Compared to epifluorescence or confocal microscopy, 2PLSM uses two photons of lower energy (therefore light of higher wavelengths as E∝1/λ ) to excite the same fluorophores. The near-infrared light is scattered less and absorbed less, allowing it to penetrate deeper into tissues.
In addition, the needs for two photons for fluorophore excitation also means 2PLSM has an excellent built-in optical sectioning capability. This is vital for imaging micron-sized structures like the presynaptic terminals and dendritic spines, permitting molecular-cellular processes to be visualized at a fine scale.
To enable high throughput experiments, we make use of optogenetics. This involves expressing light-activated ion channels (opsin) in neurons.
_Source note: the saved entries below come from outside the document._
File: src/rtl/axi_master_pkg.sv
// Shared types, AXI response codes and strobe/size helpers for the AXI burst master.
package axi_master_pkg;

   localparam int unsigned AXI_ID_BITS = 4;

   localparam logic [1:0] BURST_INC = 2'b01;

   localparam logic [2:0] OP_SB = 3'b000;
   localparam logic [2:0] OP_SH = 3'b001;
   localparam logic [2:0] OP_SW = 3'b010;

   localparam logic [1:0] AXI_RESP_OKAY   = 2'b00;
   localparam logic [1:0] AXI_RESP_EXOKAY = 2'b01;
   localparam logic [1:0] AXI_RESP_SLVERR = 2'b10;
   localparam logic [1:0] AXI_RESP_DECERR = 2'b11;

   localparam int unsigned IDLE_BIT = 0;
   localparam int unsigned AR_BIT   = 1;
   localparam int unsigned R_BIT    = 2;
   localparam int unsigned WR_BIT   = 3;
   localparam int unsigned B_BIT    = 4;

   typedef enum logic [4:0] {
      S_IDLE = 5'(1 << IDLE_BIT),
      S_AR   = 5'(1 << AR_BIT),
      S_R    = 5'(1 << R_BIT),
      S_WR   = 5'(1 << WR_BIT),
      S_B    = 5'(1 << B_BIT)
   } state_t;

   function automatic logic [2:0] full_size(input int unsigned data_w);
      return (data_w == 64) ? 3'd3 : 3'd2;
   endfunction

   function automatic logic [2:0] size_of(input logic [2:0] func3, input logic single,
                                          input int unsigned data_w);
      logic [2:0] s;
      s = full_size(data_w);
      if (single) begin
         case (func3)
            OP_SB:   s = 3'd0;
            OP_SH:   s = 3'd1;
            OP_SW:   s = 3'd2;
            default: s = full_size(data_w);
         endcase
      end
      return s;
   endfunction

   // Result is 8 lanes wide; callers keep the low data_w/8 lanes.
   function automatic logic [7:0] strb_gen(input logic [2:0] func3, input logic [2:0] addr,
                                           input int unsigned data_w);
      logic [7:0] s;
      if (data_w == 64) begin
         case (func3)
            OP_SB:   s = 8'h01 << addr;
            OP_SH:   s = 8'h03 << {addr[2:1], 1'b0};
            OP_SW:   s = 8'h0F << {addr[2], 2'b00};
            default: s = '1;
         endcase
      end else begin
         case (func3)
            OP_SB:   s = 8'h01 << addr[1:0];
            OP_SH:   s = 8'h03 << {addr[1], 1'b0};
            default: s = 8'h0F;
         endcase
      end
      return s;
   endfunction

endpackage

File: src/rtl/axi_master_burst_wstrb_gen.sv
// Combinational WSTRB/AWSIZE generator: narrow stores for single beats, full width for bursts.
module axi_wstrb_gen
   import axi_master_pkg::*;
#(
   parameter int unsigned DATA_W = 32
) (
   input  logic [2:0]          func3,
   input  logic [2:0]          addr,
   input  logic                single,
   output logic [DATA_W/8-1:0] strb,
   output logic [2:0]          size
);

   localparam int unsigned STRB_W = DATA_W / 8;

   always_comb begin
      strb = '1;
      if (single)
         strb = STRB_W'(strb_gen(func3, addr, DATA_W));
      size = size_of(func3, single, DATA_W);
   end

endmodule

File: src/rtl/axi_master_burst.sv
// AXI4 burst master: latches one request, runs AR/R or concurrent AW+W then B, reports done/err.
module axi_master_burst
   import axi_master_pkg::*;
#(
   parameter logic [AXI_ID_BITS-1:0] MASTER_ID = '0,
   parameter int unsigned            DATA_W    = 32,
   parameter int unsigned            ADDR_W    = 32,
   parameter int unsigned            MAX_LEN   = 16
) (
   input  logic                   clk,
   input  logic                   rstn,
   input  logic                   req_valid,
   output logic                   req_ready,
   input  logic                   req_write,
   input  logic [ADDR_W-1:0]      req_addr,
   input  logic [7:0]             req_len,
   input  logic [2:0]             req_type,
   input  logic                   wd_valid,
   output logic                   wd_ready,
   input  logic [DATA_W-1:0]      wd_data,
   output logic                   rd_valid,
   output logic [DATA_W-1:0]      rd_data,
   output logic                   rd_last,
   output logic                   done,
   output logic                   err,
   output logic [AXI_ID_BITS-1:0] awid,
   output logic [ADDR_W-1:0]      awaddr,
   output logic [7:0]             awlen,
   output logic [2:0]             awsize,
   output logic [1:0]             awburst,
   output logic                   awvalid,
   input  logic                   awready,
   output logic [DATA_W-1:0]      wdata,
   output logic [DATA_W/8-1:0]    wstrb,
   output logic                   wlast,
   output logic                   wvalid,
   input  logic                   wready,
   input  logic [1:0]             bresp,
   input  logic                   bvalid,
   output logic                   bready,
   output logic [AXI_ID_BITS-1:0] arid,
   output logic [ADDR_W-1:0]      araddr,
   output logic [7:0]             arlen,
   output logic [2:0]             arsize,
   output logic [1:0]             arburst,
   output logic                   arvalid,
   input  logic                   arready,
   input  logic [DATA_W-1:0]      rdata,
   input  logic [1:0]             rresp,
   input  logic                   rlast,
   input  logic                   rvalid,
   output logic                   rready
);

   localparam int unsigned CNT_W = $clog2(MAX_LEN) + 1;

   state_t            state, state_nxt;
   logic [ADDR_W-1:0] addr_q;
   logic [7:0]        len_q;
   logic [2:0]        type_q;
   logic [CNT_W-1:0]  cnt;
   logic              aw_done, w_done, err_sticky;
   logic              beat_last, aw_fire, w_fire, r_bad;
   logic [DATA_W/8-1:0] w_strb;
   logic [2:0]        w_size;

   axi_wstrb_gen #(.DATA_W(DATA_W)) u_wstrb_gen (
      .func3  (type_q),
      .addr   (addr_q[2:0]),
      .single (len_q == 8'd0),
      .strb   (w_strb),
      .size   (w_size)
   );

   assign beat_last = (32'(cnt) == 32'(len_q));
   assign r_bad     = (rresp != AXI_RESP_OKAY) || (rlast != beat_last);

   assign awid    = MASTER_ID;
   assign arid    = MASTER_ID;
   assign awaddr  = addr_q;
   assign araddr  = addr_q;
   assign awlen   = len_q;
   assign arlen   = len_q;
   assign awburst = BURST_INC;
   assign arburst = BURST_INC;
   assign awsize  = w_size;
   assign arsize  = full_size(DATA_W);
   assign wdata   = wd_data;
   assign wstrb   = w_strb;
   assign rd_data = rdata;

   always_ff @(posedge clk or negedge rstn) begin
      if (!rstn) begin
         state      <= S_IDLE;
         addr_q     <= '0;
         len_q      <= '0;
         type_q     <= '0;
         cnt        <= '0;
         aw_done    <= 1'b0;
         w_done     <= 1'b0;
         err_sticky <= 1'b0;
      end else begin
         state <= state_nxt;
         case (state)
            S_IDLE: if (req_valid) begin
               addr_q     <= req_addr;
               len_q      <= req_len;
               type_q     <= req_type;
               cnt        <= '0;
               aw_done    <= 1'b0;
               w_done     <= 1'b0;
               err_sticky <= 1'b0;
            end
            S_R: if (rvalid) begin
               cnt <= cnt + CNT_W'(1);
               if (r_bad) err_sticky <= 1'b1;
            end
            S_WR: begin
               if (aw_fire) aw_done <= 1'b1;
               if (w_fire) begin
                  cnt <= cnt + CNT_W'(1);
                  if (beat_last) w_done <= 1'b1;
               end
            end
            default: ;
         endcase
      end
   end

   always_comb begin
      state_nxt = state;
      req_ready = 1'b0;
      arvalid   = 1'b0;
      rready    = 1'b0;
      awvalid   = 1'b0;
      wvalid    = 1'b0;
      wlast     = 1'b0;
      wd_ready  = 1'b0;
      bready    = 1'b0;
      rd_valid  = 1'b0;
      rd_last   = 1'b0;
      done      = 1'b0;
      err       = 1'b0;
      aw_fire   = 1'b0;
      w_fire    = 1'b0;
      case (state)
         S_IDLE: begin
            req_ready = 1'b1;
            if (req_valid) state_nxt = req_write ? S_WR : S_AR;
         end
         S_AR: begin
            arvalid = 1'b1;
            if (arready) state_nxt = S_R;
         end
         S_R: begin
            rready = 1'b1;
            if (rvalid) begin
               rd_valid = 1'b1;
               rd_last  = rlast;
               if (rlast) begin
                  done      = 1'b1;
                  err       = err_sticky | r_bad;
                  state_nxt = S_IDLE;
               end
            end
         end
         S_WR: begin
            awvalid  = !aw_done;
            wvalid   = wd_valid && !w_done;
            wlast    = beat_last;
            wd_ready = wready && !w_done;
            aw_fire  = awvalid && awready;
            w_fire   = wvalid && wready;
            // Either channel may finish first; also covers both finishing this cycle.
            if ((aw_done || aw_fire) && (w_done || (w_fire && beat_last)))
               state_nxt = S_B;
         end
         S_B: begin
            bready = 1'b1;
            if (bvalid) begin
               done      = 1'b1;
               err       = (bresp != AXI_RESP_OKAY);
               state_nxt = S_IDLE;
            end
         end
         default: state_nxt = S_IDLE;
      endcase
   end

   len_in_range: assert property (@(posedge clk) disable iff (!rstn)
      (req_valid && req_ready) |-> (32'(req_len) <= MAX_LEN - 1));

endmodule

File: config.mk
export PLATFORM = sky130hd
export DESIGN_NAME = axi_master_burst
export DESIGN_NICKNAME = d
export VERILOG_FILES = /design/src/rtl/axi_master_pkg.sv /design/src/rtl/axi_master_burst_wstrb_gen.sv /design/src/rtl/axi_master_burst.sv
export SDC_FILE = /design/constraint.sdc
export NUM_CORES = 1
export LEC_CHECK = 0
export ABC_CLOCK_PERIOD_IN_PS = 4500
export BUFFER_PORTS_ARGS = -buffer_cell sky130_fd_sc_hd__buf_2
export CORE_AREA = 2 2 116 118
export CTS_CLUSTER_SIZE = 24
export DETAILED_ROUTE_END_ITERATION = 16
export DIE_AREA = 0 0 118 120
export HOLD_SLACK_MARGIN = 0.02
export PLACE_DENSITY = 0.68
export SLEW_MARGIN = 20
export SYNTH_ARGS = -nofsm -noshare
export SYNTH_HDL_FRONTEND = slang
export SYNTH_HIERARCHICAL = 1
export SYNTH_SLANG_ARGS = --single-unit
export TNS_END_PERCENT = 50
File: constraint.sdc
create_clock -name clk -period 4.5 [get_ports clk]
set_input_delay 0.675 -clock clk [delete_from_list [all_inputs] [get_ports clk]]
set_output_delay 0.675 -clock clk [all_outputs]
set_load 0.01 [all_outputs]
==> impl_metrics.yaml <==
final_layout:
  fin_nets: 504
  diodes: 0
  finalNonFillerCells: 557
  drive_gt1_share_pct: 57.74
  area_growth_pct: 7.828
  final_cell_mix: "buf_2, dfrtp_1, mux2_2, conb_1, nand2_1"
  final_common_cell: "buf_2"
timing:
  maxSlewHeadroom_pct: 54.69
  rsz0062_at_grt: "no"
  fmax_mhz: 356.5
  hold_slack_ps: 411.4
  tightest_slew_ps: 679.6
  post-route-period-util_pct: 62.34
  clock-skew-final_ps: 6.103
  setup_viol: 0
  timing_hold_violations_final: 0
  setup_slack_ps: 1695
  final.setup.tns_ps: 0
  drv_slew: 0
  period_needed_ps: 2805
global_routing:
  use_met2_pct: 18.50
  grt_pass1_wl_mm: 12.50
  antenna_found_initial: 0
  busiest_layer: "met2"
  grt_max_degree: 46
  use_met3_pct: 5.894
  grt_use_met1_pct: 11.97
  grt_pass1_vias: 2398
  grt_overflow: 0
  grt_use_total_pct: 11.25
synthesis:
  syn_area_mm2: 0.003485
  ys_seq_area_share_pct: 40.25
  synth_flop_cell: "dfrtp_1"
  synth-simple-area-share_pct: 9.659
  synth_fa_ha_area_share_pct: 0.3591
  synth_mux_area_share_pct: 14.61
  postSynthAreaPerCell_um2: 10.53
  yosysWarnings: 6
  synth_edf_count: 0
  synthCells: 331
  synth_top_family_by_area: "buffers and inverters"
  synth-xor-area-share_pct: 1.508
  synth_cell_types: 47
  ys_ff_latch: 56
  synth-compound-area-share_pct: 5.278
  async_flop_share_pct: 100.0
floorplan:
  chipWidth_um: 118
  design.core.area_mm2: 0.01298
  io_pins: 300
  row_count: 42
  start_util_pct: 26.85
  die_y_um: 120
  die_area_mm2: 0.01416
clock_network:
  cts_setup_buffers: 0
  cts_made_buffers: 5
  cts_tree: "done"
  cts-root-buf: "clkbuf_16"
  cts_hold_buffers: 0
  clk_path_buf_depth: 2
  clock-sinks: 56
  ctsResizeCount: 0
  worstSkewPairLatency_ps: 300
  h-tree-depth: 2
  cts.clk_slew.worst_paths_ps: 70
power_and_ir_drop:
  powerDensity_mw_per_mm2: 700.7
  switchingPower_uw: 1031
  internal_power_uw: 1602
  sw_frac_of_total_pct: 39.15
  power_leakage_uw: 0.001832
  p_clk_share_pct: 15.5
  p_comb_share_pct: 48.3
  power_uw: 2633
  ir_drop_v: 0.0002668
  seqPwrFrac_pct: 36.2
placed_design:
  dp_slack_ps: 2039
  gp_congestion: 0.8283
  placedCellCount: 550
  dp_hpwl_mm: 6.368
  port-buffer-count: 155
drt:
  ant_nets: 0
  first_iter_violations: 53
  wl_mm: 7.942
  wl_per_cell_um: 14.26
  vias_per_cell: 4.316
  drc_errors: 0
  drtPass1Iterations: 4
  vias: 2404
worst_setup_path:
  reg2reg_depth: 3
  crit_required_ps: 3830
  reg2reg_slack_ps: 2390
  reg2reg_from: "state[3]"
  crit_path_end_kind: "primary output"
  r2r_end: "arlen[0]"
  cp-start-kind: "flip-flop"
  crit_type: "reg2out"
  cp.arrival_ps: 2130
  path_max_fanout: 5
hold_path:
  hold_path_class: "in2async"
run:
  maxCapViolations: 0
outcome:
  outcome: "completed"
[state kept, by name, summed over array words and instances (netlist names)]
register,flops
aw_done,1
cnt,5
w_done,1
arlen,8
type_q,3
err_sticky,1
state,5
araddr,32
[through the flow]
step | util (%) | area, um2
5_1_grt | 28.95 | 3757
3_5_place_dp | 27.74 | 3601
4_1_cts | 28.92 | 3754
6_report | 28.95 | 3757
2_1_floorplan | - | 3533
3_3_place_gp | 27.74 | 3601
[cell type report]
cell class	instances	area, um2
sequential	56	1403
tap	176	220.2
fill	1366	9223
multi-input combinational	152	1160
timing repair buffer	156	783.3
inverter	10	38.79
clock buffer	7	152.6
[logic make-up after synthesis]
kind of cell    after synthesis
compound gates               27
xor+xnor                      6
fa+ha+maj                     1
buf+inv                     136
flops                        56
mux                          45
other cells                   3
simple gates                 57
[power groups by stage]
| stage | clock network [uW] | logic (uW) | registers (uW) |
|---|---|---|---|
| 6_report | 408 | 1270 | 952 |
| 5_1_grt | 453 | 1380 | 998 |
| 4_1_cts | 433 | 1300 | 963 |
| 3_5_place_dp | 0 | 1290 | 972 |
| 3_3_place_gp | 0 | 1270 | 953 |
| 2_1_floorplan | 0 | 1010 | 1010 |
[cell usage after synthesis, types with 2 or more instances]
master,number,share of area (%)
buf_4,120,26
nor2b_1,3,0.54
dfrtp_1,55,39
nand2_1,13,1.4
nand3_1,4,0.57
a21oi_1,5,0.72
conb_1,3,0.32
and2_1,5,0.90
o22ai_1,2,0.36
or3_1,3,0.54
buf_2,5,0.72
mux2_2,43,14
or3_4,2,0.65
o21ai_0,10,1.4
nor3_1,5,0.72
a22o_1,2,0.50
nor2_1,7,0.75
xnor2_1,5,1.3
inv_1,9,0.97
or2_2,2,0.36
nor4_1,2,0.36
[worst max path at each step]
stage	depth (start not counted)	startpoint	endpoint	slack [ps]
after global placement	7	state[4]	err	2100
final	7	state[4]	err	1690
after global routing	7	state[4]	err	1550
after detailed placement	7	state[4]	err	2040
after floorplan	6	state[4]	err	2040
after CTS	7	state[4]	err	1680
[per-layer routing]
layer  part of all wire, %  up-vias
li1                      -     1064
met2                    49      164
met5                     0        -
met3                    11       32
met1                    36     1144
met4                   3.6        0
[critical path, stage by stage, from the launching register on]
cell and delay, ps:
dfrtp_1 420, or3_4 420, or2_2 350, inv_1 100
and2_1 150, nand2_1 90, o22ai_1 160, buf_2 150
Note: power is estimated with default switching activity, not from simulation.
By shining the photoactivation laser at the cells expressing opsin (named ChETA on the right), action potential firing can be reliably and remotely triggered.
This method also allows synaptic transmission to be rapidly interrogated. By performing whole-cell patch of the postsynaptic cell and laser-activation of presynaptic cells, synaptic responses can be read out from the postsynaptic cell with electrophysiology granularity.
Unlocking the secrets of the brain is ambitious. Experimental designs are hence becoming increasingly sophisticated.
To cater for these experimental needs, we design our own light paths and custom-build with optical components. Our lab combines electrophysiology, 2PLSM and optogenetics, enabling neural communication recordings, imaging and laser-mediated manipulation to be performed simultaneously.
This also provides the means for us to develop new optical strategies tailored for neuroscience.
To understand the underlying fundament of brain cells and how their functions are mediated, we rely on molecular biology, live imaging and omics methods. These enable us to profile the molecular signatures that are dynamically regulated.
We are interested in all levels of molecular biology, including transcription, mRNA localization and translation and protein proteostasis. Through building these molecular atlases in health and disease conditions, we aim to develop novel gene therapy strategies to alleviate neurological disorders.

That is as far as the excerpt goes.